Alberto Viano è il nuovo Presidente di ANIASA

L’Ad di LeasePlan Italia sarà alla guida dell’Associazione che rappresenta i servizi di mobilità in Confindustria fino al 2025

Alberto Viano, nuovo presidente di ANIASA

Alberto Viano, amministratore delegato di LeasePlan Italia, è il nuovo presidente di ANIASA, l’Associazione Nazionale Industria dell’Autonoleggio, Sharing mobility e Automotive digital che rappresenta in Confindustria il settore dei servizi di mobilità.

INCARICO QUADRIENNALE

Viano è stato nominato all’unanimità dall’Assemblea Generale con un incarico quadriennale (2022-2025) e succede a Massimiliano Archiapatti. Il nuovo presidente completerà nelle prossime settimane la squadra di vicepresidenti e consiglieri che lo affiancheranno nel corso del suo mandato.  

Viano, classe 1973, genovese di nascita e milanese d’adozione, ricopre la carica di amministratore delegato di LeasePlan Italia dal gennaio 2019, dopo essere stato responsabile della Direzione Finance e ancor prima Risk Management and Compliance Director e Business Unit Large Fleet Operations Director. Ha alle spalle una pluriennale esperienza come consulente in Deloitte & Touche e a Marsh McLennan, dove si è specializzato nel Risk Management, prima di approdare in LeasePlan nel 2003.
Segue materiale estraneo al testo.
File: src/mte_pkg.sv
`timescale 1ns / 1ps
`default_nettype none

package mte_pkg;

   // event kinds
   localparam logic [1:0] FUNC_TEMPO    = 2'd0;
   localparam logic [1:0] FUNC_NOTE_ON  = 2'd1;
   localparam logic [1:0] FUNC_NOTE_OFF = 2'd2;
   localparam logic [1:0] FUNC_END      = 2'd3;

   // register indexes
   localparam logic [1:0] REG_CHANNEL  = 2'd0;
   localparam logic [1:0] REG_VELOCITY = 2'd1;
   localparam logic [1:0] REG_TEMPO    = 2'd2;

   // reset values of the registers
   localparam logic [3:0]  CHANNEL_RESET  = 4'd0;
   localparam logic [6:0]  VELOCITY_RESET = 7'd64;
   localparam logic [23:0] TEMPO_RESET    = 24'd500000;

   // track bytes
   localparam logic [7:0] STATUS_NOTE_ON  = 8'h90;
   localparam logic [7:0] STATUS_NOTE_OFF = 8'h80;
   localparam logic [7:0] STATUS_META     = 8'hFF;
   localparam logic [7:0] META_TEMPO      = 8'h51;
   localparam logic [7:0] META_TEMPO_LEN  = 8'h03;
   localparam logic [7:0] META_END_TRACK  = 8'h2F;
   localparam logic [7:0] BYTE_ZERO       = 8'h00;

   // longest event: five delta bytes plus six tempo bytes
   localparam int MAX_BYTES = 11;
   localparam int CNT_W     = 4;

   typedef logic [7:0] byte_type;
   typedef logic [CNT_W-1:0] count_type;

   typedef struct packed {
      logic [3:0]  channel;
      logic [6:0]  velocity;
      logic [23:0] tempo;
   } cfg_type;

   typedef struct packed {
      logic [1:0]  func;
      logic [31:0] delta;
      logic [6:0]  pitch;
   } event_type;

endpackage

`default_nettype wire

File: src/mte_intf.sv
`timescale 1ns / 1ps
`default_nettype none

interface mte_req_if;
   logic        valid;
   logic        ready;
   logic [1:0]  func;
   logic [31:0] event_tick;
   logic [6:0]  pitch;

   modport source (output valid, func, event_tick, pitch, input ready);
   modport sink   (input valid, func, event_tick, pitch, output ready);
endinterface

interface mte_rsp_if;
   logic       valid;
   logic       ready;
   logic [7:0] data_byte;
   logic       last_byte;

   modport source (output valid, data_byte, last_byte, input ready);
   modport sink   (input valid, data_byte, last_byte, output ready);
endinterface

interface mte_csr_if;
   logic        valid;
   logic        ready;
   logic [1:0]  index;
   logic [23:0] data;

   modport source (output valid, index, data, input ready);
   modport sink   (input valid, index, data, output ready);
endinterface

`default_nettype wire

File: src/midi_track_event_encoder.sv
`timescale 1ns / 1ps
`default_nettype none

// MIDI track event encoder: takes tempo, note on, note off and end of track
// requests in tick order and streams the track bytes, one byte per cycle while
// the receiver is ready, with last_byte on the final byte of each event. Each
// event opens with its tick delta (modulo 2^32, 1 to 5 bytes of variable-length
// quantity); end of track is always 00 FF 2F 00 and leaves the stored tick
// alone. An event has 4 to 11 bytes (tempo 7-11, notes 4-8, end of track 4),
// sent from the output shift register. When the output is free, the first
// byte of a request shows once it has passed the request register and then
// the output shift register, and a request is taken while the previous event
// is still being sent, so the output runs without gaps as long as requests
// keep up. Registers are written through the csr channel, always ready; the
// user must write them only while the block is idle; the block does not check.

module midi_track_event_encoder (
   input wire logic clock,
   input wire logic reset,
   mte_req_if.sink  req_chan,
   mte_rsp_if.source rsp_chan,
   mte_csr_if.sink  csr_chan
);
   import mte_pkg::*;

   // configuration registers
   cfg_type     cfg_ff, cfg_in;

   // tick of the last timed event
   logic [31:0] prev_tick_ff, prev_tick_in;

   // request register: event with its delta already taken
   logic        in_valid_ff, in_valid_in;
   event_type   in_evt_ff, in_evt_in;

   // output shift register and bytes left to send
   byte_type    buf_ff [MAX_BYTES];
   byte_type    buf_in [MAX_BYTES];
   count_type   rem_ff, rem_in;

   byte_type    enc_bytes [MAX_BYTES];
   count_type   enc_count;

   logic        req_fire;
   logic        rsp_fire;
   logic        load;

   mte_encode u_encode (
      .evt   (in_evt_ff),
      .cfg   (cfg_ff),
      .bytes (enc_bytes),
      .count (enc_count)
   );

   assign csr_chan.ready = 1'b1;

   assign rsp_chan.valid     = (rem_ff != '0);
   assign rsp_chan.data_byte = buf_ff[0];
   assign rsp_chan.last_byte = (rem_ff == CNT_W'(1));
   assign rsp_fire           = rsp_chan.valid && rsp_chan.ready;

   // next event moves into the shift register when it is empty or its
   // last byte leaves this cycle
   assign load = in_valid_ff && ((rem_ff == '0) || rsp_fire && rsp_chan.last_byte);

   assign req_chan.ready = !in_valid_ff || load;
   assign req_fire       = req_chan.valid && req_chan.ready;

   // register writes, masked to each register's width
   always_comb begin
      cfg_in = cfg_ff;
      if (csr_chan.valid) begin
         unique case (csr_chan.index)
            REG_CHANNEL:  cfg_in.channel  = csr_chan.data[3:0];
            REG_VELOCITY: cfg_in.velocity = csr_chan.data[6:0];
            REG_TEMPO:    cfg_in.tempo    = csr_chan.data;
            default:      cfg_in = cfg_ff;
         endcase
      end
   end

   // request capture and tick delta
   always_comb begin
      in_evt_in    = in_evt_ff;
      prev_tick_in = prev_tick_ff;
      in_valid_in  = in_valid_ff;
      if (load) begin
         in_valid_in = 1'b0;
      end
      if (req_fire) begin
         in_valid_in     = 1'b1;
         in_evt_in.func  = req_chan.func;
         in_evt_in.delta = req_chan.event_tick - prev_tick_ff;
         in_evt_in.pitch = req_chan.pitch;
         if (req_chan.func != FUNC_END) begin
            prev_tick_in = req_chan.event_tick;
         end
      end
   end

   // output shift register
   always_comb begin
      buf_in = buf_ff;
      rem_in = rem_ff;
      if (load) begin
         buf_in = enc_bytes;
         rem_in = enc_count;
      end else if (rsp_fire) begin
         for (int i = 0; i < MAX_BYTES - 1; i++) begin
            buf_in[i] = buf_ff[i+1];
         end
         buf_in[MAX_BYTES-1] = BYTE_ZERO;
         rem_in = rem_ff - CNT_W'(1);
      end
   end

   always_ff @(posedge clock) begin
      if (reset) begin
         cfg_ff.channel  <= CHANNEL_RESET;
         cfg_ff.velocity <= VELOCITY_RESET;
         cfg_ff.tempo    <= TEMPO_RESET;
         prev_tick_ff    <= '0;
         in_valid_ff     <= 1'b0;
         rem_ff          <= '0;
      end else begin
         cfg_ff       <= cfg_in;
         prev_tick_ff <= prev_tick_in;
         in_valid_ff  <= in_valid_in;
         rem_ff       <= rem_in;
      end
   end

   // payload, no reset
   always_ff @(posedge clock) begin
      in_evt_ff <= in_evt_in;
      buf_ff    <= buf_in;
   end

endmodule

`default_nettype wire

File: src/mte_encode.sv
`timescale 1ns / 1ps
`default_nettype none

module mte_encode (
   input  wire mte_pkg::event_type evt,
   input  wire mte_pkg::cfg_type   cfg,
   output mte_pkg::byte_type  bytes [mte_pkg::MAX_BYTES],
   output mte_pkg::count_type count
);
   import mte_pkg::*;

   byte_type   grp [8];
   byte_type   tail [8];
   logic [2:0] vlq_len;
   logic [2:0] tail_len;
   count_type  pos;
   logic [2:0] gsel;
   logic [2:0] tsel;

   always_comb begin
      // delta groups, least significant first, continuation bit on upper groups
      grp[0] = {1'b0, evt.delta[6:0]};
      grp[1] = {1'b1, evt.delta[13:7]};
      grp[2] = {1'b1, evt.delta[20:14]};
      grp[3] = {1'b1, evt.delta[27:21]};
      grp[4] = {1'b1, 3'b000, evt.delta[31:28]};
      grp[5] = BYTE_ZERO;
      grp[6] = BYTE_ZERO;
      grp[7] = BYTE_ZERO;

      if (evt.delta[31:28] != 4'd0)      vlq_len = 3'd5;
      else if (evt.delta[27:21] != 7'd0) vlq_len = 3'd4;
      else if (evt.delta[20:14] != 7'd0) vlq_len = 3'd3;
      else if (evt.delta[13:7] != 7'd0)  vlq_len = 3'd2;
      else                               vlq_len = 3'd1;

      for (int j = 0; j < 8; j++) begin
         tail[j] = BYTE_ZERO;
      end

      case (evt.func)
         FUNC_TEMPO: begin
            tail[0]  = STATUS_META;
            tail[1]  = META_TEMPO;
            tail[2]  = META_TEMPO_LEN;
            tail[3]  = cfg.tempo[23:16];
            tail[4]  = cfg.tempo[15:8];
            tail[5]  = cfg.tempo[7:0];
            tail_len = 3'd6;
         end
         FUNC_NOTE_ON: begin
            tail[0]  = STATUS_NOTE_ON | {4'd0, cfg.channel};
            tail[1]  = {1'b0, evt.pitch};
            tail[2]  = {1'b0, cfg.velocity};
            tail_len = 3'd3;
         end
         default: begin
            tail[0]  = STATUS_NOTE_OFF | {4'd0, cfg.channel};
            tail[1]  = {1'b0, evt.pitch};
            tail[2]  = BYTE_ZERO;
            tail_len = 3'd3;
         end
      endcase

      for (int i = 0; i < MAX_BYTES; i++) begin
         pos  = CNT_W'(i);
         gsel = 3'(vlq_len - 3'd1 - pos[2:0]);
         tsel = 3'(pos - {1'b0, vlq_len});
         if (pos < {1'b0, vlq_len}) begin
            bytes[i] = grp[gsel];
         end else begin
            bytes[i] = tail[tsel];
         end
      end
      count = {1'b0, vlq_len} + {1'b0, tail_len};

      // end of track is a fixed sequence with a zero delta
      if (evt.func == FUNC_END) begin
         bytes[0] = BYTE_ZERO;
         bytes[1] = STATUS_META;
         bytes[2] = META_END_TRACK;
         bytes[3] = BYTE_ZERO;
         count    = CNT_W'(4);
      end
   end

endmodule

`default_nettype wire

File: src/flat_wrapper.sv
// flat-port wrapper written by rule: the top's interface ports become plain ports
module midi_track_event_encoder_flat import mte_pkg::*;
  (clock, reset, req_chan_valid, req_chan_func, req_chan_event_tick, req_chan_pitch, req_chan_ready, rsp_chan_valid, rsp_chan_data_byte, rsp_chan_last_byte, rsp_chan_ready, csr_chan_valid, csr_chan_index, csr_chan_data, csr_chan_ready);
  mte_req_if req_chan_i ();
  mte_rsp_if rsp_chan_i ();
  mte_csr_if csr_chan_i ();
  input wire logic clock;
  input wire logic reset;
  input wire logic [$bits(req_chan_i.valid)-1:0] req_chan_valid;
  input wire logic [$bits(req_chan_i.func)-1:0] req_chan_func;
  input wire logic [$bits(req_chan_i.event_tick)-1:0] req_chan_event_tick;
  input wire logic [$bits(req_chan_i.pitch)-1:0] req_chan_pitch;
  output wire logic [$bits(req_chan_i.ready)-1:0] req_chan_ready;
  output wire logic [$bits(rsp_chan_i.valid)-1:0] rsp_chan_valid;
  output wire logic [$bits(rsp_chan_i.data_byte)-1:0] rsp_chan_data_byte;
  output wire logic [$bits(rsp_chan_i.last_byte)-1:0] rsp_chan_last_byte;
  input wire logic [$bits(rsp_chan_i.ready)-1:0] rsp_chan_ready;
  input wire logic [$bits(csr_chan_i.valid)-1:0] csr_chan_valid;
  input wire logic [$bits(csr_chan_i.index)-1:0] csr_chan_index;
  input wire logic [$bits(csr_chan_i.data)-1:0] csr_chan_data;
  output wire logic [$bits(csr_chan_i.ready)-1:0] csr_chan_ready;
  assign req_chan_i.valid = req_chan_valid;
  assign req_chan_i.func = req_chan_func;
  assign req_chan_i.event_tick = req_chan_event_tick;
  assign req_chan_i.pitch = req_chan_pitch;
  assign req_chan_ready = req_chan_i.ready;
  assign rsp_chan_valid = rsp_chan_i.valid;
  assign rsp_chan_data_byte = rsp_chan_i.data_byte;
  assign rsp_chan_last_byte = rsp_chan_i.last_byte;
  assign rsp_chan_i.ready = rsp_chan_ready;
  assign csr_chan_i.valid = csr_chan_valid;
  assign csr_chan_i.index = csr_chan_index;
  assign csr_chan_i.data = csr_chan_data;
  assign csr_chan_ready = csr_chan_i.ready;
  midi_track_event_encoder u_core (.clock(clock), .reset(reset), .req_chan(req_chan_i), .rsp_chan(rsp_chan_i), .csr_chan(csr_chan_i));
endmodule
File: config.mk
export PLATFORM = sky130hd
export DESIGN_NAME = midi_track_event_encoder_flat
export DESIGN_NICKNAME = d
export VERILOG_FILES = /design/src/mte_pkg.sv /design/src/mte_intf.sv /design/src/midi_track_event_encoder.sv /design/src/mte_encode.sv /design/src/flat_wrapper.sv
export SDC_FILE = /design/constraint.sdc
export NUM_CORES = 1
export LEC_CHECK = 0
export BUFFER_PORTS_ARGS = -buffer_cell sky130_fd_sc_hd__buf_2
export CAP_MARGIN = 10
export CORE_UTILIZATION = 55
export DETAILED_ROUTE_END_ITERATION = 10
export HOLD_SLACK_MARGIN = 0.06
export MAX_ROUTING_LAYER = met4
export PLACE_DENSITY = 0.86
export SLEW_MARGIN = 20
export SYNTH_ARGS = -nofsm -noshare
export SYNTH_HDL_FRONTEND = slang
export SYNTH_SLANG_ARGS = --single-unit
File: constraint.sdc
create_clock -name clock -period 5.83 [get_ports clock]
set_input_delay 0.8745 -clock clock [delete_from_list [all_inputs] [get_ports clock]]
set_output_delay 0.8745 -clock clock [all_outputs]
set_load 0.02 [all_outputs]
==> impl_results.md, run 1 <==
- Max_slew headroom: 0.293
- Rows: between 50 and 60
- Status: finished, violations left
- Hold depth: 2
- Hold buffers post-CTS: 0
- All-Layer GR Usage: 0.344
- Core Region: between 20000 and 25000 µm²
- Worst Path Arrival: 5450 ps
- Num ports: between 80 and 90
- Initial Utilization: 0.564
- WL/cell: around 23 µm
- Diode count: 0
- Fin crit share: 0.870
- Vias in the first global route: ~11000
- Total of max-cap violations: 0
- Failing checks: design-rule violations
- DR DRC count: 4
- HP Class: flip-flop to flip-flop
- Skew final: around 13 ps
- Gr ovfl total: 0
- Antenna Nets Post-Route: 0
- Post-CTS setup buffers: 0
- R2r setup slk: 760 ps
- Hold_sp: u_core.prev_tick_ff[22]
- Sequential area share after synthesis: 0.430
- Startpoint types: flip-flop
- H-tree Lvls: 1
- Yosys cell types: 80
- CTS Buf Count: 24
- CP required: a little over 6000 ps
- Syn_area_per_cell: a little under 9 µm²
- CTS tree: built
- P_leak: just over 5 nW
- Worst r2r dst: u_core.rsp_chan.data_byte[4]
- Full die area: ~23000 µm²
- Largest net degree at the start of global routing: 73
- Via Count: ~11000
- Synth-to-Final Area Change: 9.99%
- Cell Pwr Density: around 440 nW/µm²
- TritonCTS Sinks: around 200
- Cell area after synthesis: 12400 µm²
- First-pass GRT wire length: approximately 60000 µm
- Tmin final: just over 5000 ps
- Hold path endpoint: u_core.prev_tick_ff[22]
- Setup TNS: 0 ps
- Layout cells sized above 1: 0.114
- Post-route insts no fill: between 1500 and 2000
- Vias per cell: around 6.6
- Die Y: about 150 µm
- Synth Net Count: 1533
- Worst VDD drop: 0.000528 V
- Reg2reg path depth: 13
- Slew Limit Fails: 0
- CTS Buffer Depth: 3
- Post-cts resize count: 0
- Worst setup margin: 760 ps
- GPL Wtd Cong: 1.03
- Final setup fails: 0
- Worst Setup End Kind: flip-flop
- Final Hold Viols: 0
- Critical Path Fanout Max: 28
- Antenna violations before repair: 0
- Nets: around 1600
- Port bufs: between 80 and 90
- Prevailing post-synth register cell: edfxtp_1
- Root Driver: clkbuf_16
- Pre-CTS setup slack: about 940 ps
- Iteration-0 DRC Markers: between 1500 and 2000
- Synthesis Warnings: 0
- EDFF count, synth: about 130
- Cells after Synth: ~1400
- Synth Register Bits: about 200
- Post-route cell area: roughly 14000 µm²
- Placed wire-length estimate: around 28000 µm
- Clock latency at the later pin of the worst-skew pair: approximately 530 ps
- Slew at the pin with the worst max-slew slack: ~1100 ps
- Drt total wl: slightly below 40000 µm
- Die W: around 150 µm
- Drt first pass iters: 9
- Reg2reg start: u_core.in_evt_ff[31]
- Ys async rst share: 0
- DP Area: 12800 µm²
- Setup CP Type: flip-flop to flip-flop
- Clk slew on worst S/H paths: roughly 60 ps
- Fmax achieved: about 0.20 GHz
- Inst Count DP: about 1700
- RSZ-0062 raised after global routing: false
-- worst max path at each step --
stage,cells after the start,slack (ps),endpoint,start
after detailed placement,11,940,u_core.buf_ff[74],u_core.in_evt_ff[31]
final,13,760,u_core.rsp_chan.data_byte[4],u_core.in_evt_ff[31]
after floorplan,13,2060,u_core.rsp_chan.data_byte[1],u_core.in_evt_ff[38]
after global placement,11,1180,u_core.buf_ff[74],u_core.in_evt_ff[31]
after CTS,11,940,u_core.buf_ff[74],u_core.in_evt_ff[31]
after global routing,12,550,u_core.rsp_chan.data_byte[5],u_core.in_evt_ff[31]
-- where the power goes --
group	switching, mW	leakage [nW]	internal [mW]
clock network	0.608	0.387	0.882
logic	1.31	2.84	0.676
registers	0.288	1.84	2.20
total	2.21	5.07	3.76
-- worst max-delay path, cell delays in order (launching register included) --
cell      delay (ps)
edfxtp_1         430
nor4_1           490
nand3_2          350
clkinv_1         440
nand2_2          320
inv_2            390
ha_2             540
inv_1            500
buf_4            360
nand2_1          220
nor2_1           240
nand4_1          290
nor2_1           200
a221o_1          140
-- placed cells by master, fill, tap and decap left out, types with 12 or more instances in the layout --
master	instances
a221oi_1	13
o21a_1	12
clkbuf_16	25
a31oi_1	22
buf_2	81
dfxtp_1	72
ha_1	40
nand4_1	15
a21oi_1	161
o22ai_1	19
nand3_1	32
inv_1	56
nor3_1	26
nand2_1	221
mux2i_1	40
edfxtp_1	129
xnor2_1	21
o21ai_0	97
buf_4	17
nor2_1	121
-- routing by layer --
layer  vias to the layer above  track usage  wire (µm)
li1                       5223            -          -
met1                      5459        0.467      16400
met2                       646        0.532      17800
met5                         -            -          0
met4                         0        0.115       1340
met3                       110       0.0491       3710
-- area by class of cell --
class / instances / area, µm²
fill: 1860 / 8350
clock buffer: 36 / 707
tap: 280 / 350
sequential: 201 / 5320
clock inverter: 8 / 75.1
multi-input combinational: 1057 / 6400
inverter: 60 / 225
timing repair buffer: 98 / 533
-- cells by family (layout without fill, tap and decap cells) --
kind of cell | after synthesis | after routing | synth area share
xor gates and xnor gates | 30 | 30 | 0.0212
buffers and inverters | 161 | 202 | 0.0543
adders and majority gates | 42 | 42 | 0.0431
AOI/OAI and AO/OA | 444 | 444 | 0.223
other | 1 | 1 | 0.000303
muxes | 56 | 56 | 0.0524
DFF | 201 | 201 | 0.430
and+or+nand+nor | 484 | 484 | 0.176
-- cell usage after synthesis (4+ instances only) --
cell,count,area [µm²]
o21bai_1,6,45.0
a21oi_1,161,806
a21o_1,9,67.6
o21ai_0,97,485
a221o_1,4,40.0
nor4_1,5,31.3
a31oi_1,22,138
o22ai_1,19,119
o21ai_1,5,25.0
o211ai_1,11,82.6
mux2_2,8,90.1
o31ai_1,11,82.6
o221ai_1,9,78.8
o32ai_1,4,35.0
inv_1,56,210
o32a_1,6,60.1
a221oi_1,13,114
edfxtp_1,129,3870
xnor2_1,21,184
clkbuf_1,79,297
nand3_1,32,160
a32oi_1,6,52.6
a22oi_1,10,75.1
buf_2,6,30.0
nand2b_1,10,62.6
nand3b_1,10,75.1
nor3_1,26,130
dfxtp_1,72,1440
nor2_1,121,454
xor2_1,9,78.8
nor2b_1,4,25.0
or3_1,7,43.8
mux4_2,6,135
nand2_1,223,837
buf_4,10,75.1
a211oi_1,5,37.5
o21a_1,12,90.1
nand4_1,15,93.8
mux2i_1,40,400
ha_1,41,513
and3_1,8,50.1
and2_1,6,37.5
-- state kept, by name (all words and copies together), names as in the netlist --
signal and cells:
u_core.in_valid_ff 1, u_core.rsp_chan.data_byte 8, u_core.in_evt_ff 41, u_core.rem_ff 4
u_core.prev_tick_ff 32, u_core.buf_ff 80, u_core.cfg_ff 35
-- metrics by stage --
stage	power, mW	hold slack [ps]	utilization
after floorplan	3.81	436	-
after global placement	4.38	442	0.584
after detailed placement	4.44	447	0.584
after CTS	5.92	455	0.620
after global routing	6.22	472	0.620
final	5.97	453	0.620
Power figures use the tool's default switching activity.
“LA MOBILITÀ INDIVIDUALE RESTA CENTRALE”

“Gli operatori economici che rappresentiamo sono oggi protagonisti della transizione ecologica della mobilità privata e aziendale del nostro Paese: costituiscono il 25% dell’immatricolato nazionale, percentuale che sale al 30% se consideriamo le sole vetture elettriche e al 47% delle ibride plug-in immesse sul mercato. La pandemia ha ribadito la centralità della mobilità individuale e impresso un’ulteriore spinta all’innovazione tecnologica e al graduale passaggio dalla proprietà all’uso dei veicoli; un processo che, terminata l’attuale fase critica, tornerà a procedere a ritmi elevati anche in Italia”, ha detto Viano.

L’OBIETTIVO DEL MANDATO

La sfida più stimolante per l’Associazione nei prossimi anni sarà accompagnare le nostre aziende e il Paese in questo processo di evoluzione dell’intera mobilità: mettendo a disposizione del decisore politico e delle istituzioni le nostre competenze; promuovendo un aggiornamento del quadro normativo alle attuali condizioni del mercato; giocando un ruolo sempre più decisivo nei tavoli che disegnano il presente e il futuro della mobilità”.